“I most certainly do not.” I sidestep away from her, avoiding the shortest route to more tears.
It takes me a few minutes to understand there’s a range of sizes in the closet, and then to find a suitable pair of jeans and a tank top. Cas shakes her head and hands me a lightweight floral blouse instead. “I don’t see any dresses in here that will work for tonight,” she says, sliding the hangers together back and forth with an annoying clack. “Look at this!” She’s triumphantly hoisting a floor-length velvet ball gown. “It’s so heavy.”
“I wonder what she wore it to.” I finger the soft, black velvet edged with silver piping. “It’s beautiful.”
“And you’d look beautiful in it. Right after you stuffed your bra. And everything else,” Cas says, trying to keep from laughing.
“Oh my god, Casandra Willis, did you just make a joke?” My melancholy is upended by consciously stupid, but contagious giggles.
“Do you even weigh enough to wear it?” she asks, still laughing.
“I will after dinner.”
And, miraculously, we are, for an hour or so, fourteen again. We straggle down the stairs, suggesting all the least appropriate places to wear my mother’s old dress—the diner, the rodeo, the stockyards.
An hour or so later, we’ve walked to town and pile through the door of the mercantile, still giggling as Cas introduces me to Bill, who now runs things for his parents. I never knew him. Like Cas’s brother Perry, he is one of many lucky enough to have returned to a stable hometown before things went really wrong. He seems like a nice guy, and Cas hands him my grocery list, refusing to add any cigarettes. She tells him to invoice me later. Bill gives me his condolences, but then his attention is on Cas. He’s looking at her like he’s never seen her before, and her face is still lit up and smiling, and the other customers are unable to get his attention.
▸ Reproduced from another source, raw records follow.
### src/rtl/sipo_pkg.sv
// Shared types and helpers for the sipo_deser serial-to-parallel deserialiser.
// Optional parity framing is enabled with the SIPO_PARITY_EN macro.
package sipo_pkg;

    typedef enum logic [0:0] {
        EMPTY = 1'b0,
        FULL  = 1'b1
    } buf_state_e;

`ifdef SIPO_PARITY_EN
    localparam int PARITY_BITS = 1;
`else
    localparam int PARITY_BITS = 0;
`endif

    function automatic int cnt_w(input int width);
        return (width > 1) ? $clog2(width) : 1;
    endfunction

    function automatic logic even_parity(input logic [64:0] data);
        return ^data;
    endfunction

endpackage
Cas is oblivious until I tease her about it out on the wooden sidewalk. Her cheeks deepen into rouge dimples. I am walking backwards, singing old nursery rhymes about trees and kisses, when all the blood drains from her face. I simultaneously back into a something stationary. I spin and come face-to-face with the enormous, solemn Bishop.
The Bishop nods to Cas, dark robes swirling. “Blessings, children.”
Cas nods. I hold my hand out, waiting to introduce myself.
“Remember,” he says, dismissing my handshake, “our streets will stay civil if we remain sober in our countenance.”
“Yes, Bishop,” she says, head bowed.
I can’t stop myself from snorting. “The Spirit is displeased with laughter?”
He examines my face as if I am a pinned specimen. “My condolences, Miss Turner,” he says. “But, a word of advice: in matters of the Spirit, I am afraid you are out of your depth.” He steps off the boardwalk, heading east.
“What the hell is that supposed to mean?” I raise my fist at his retreating back.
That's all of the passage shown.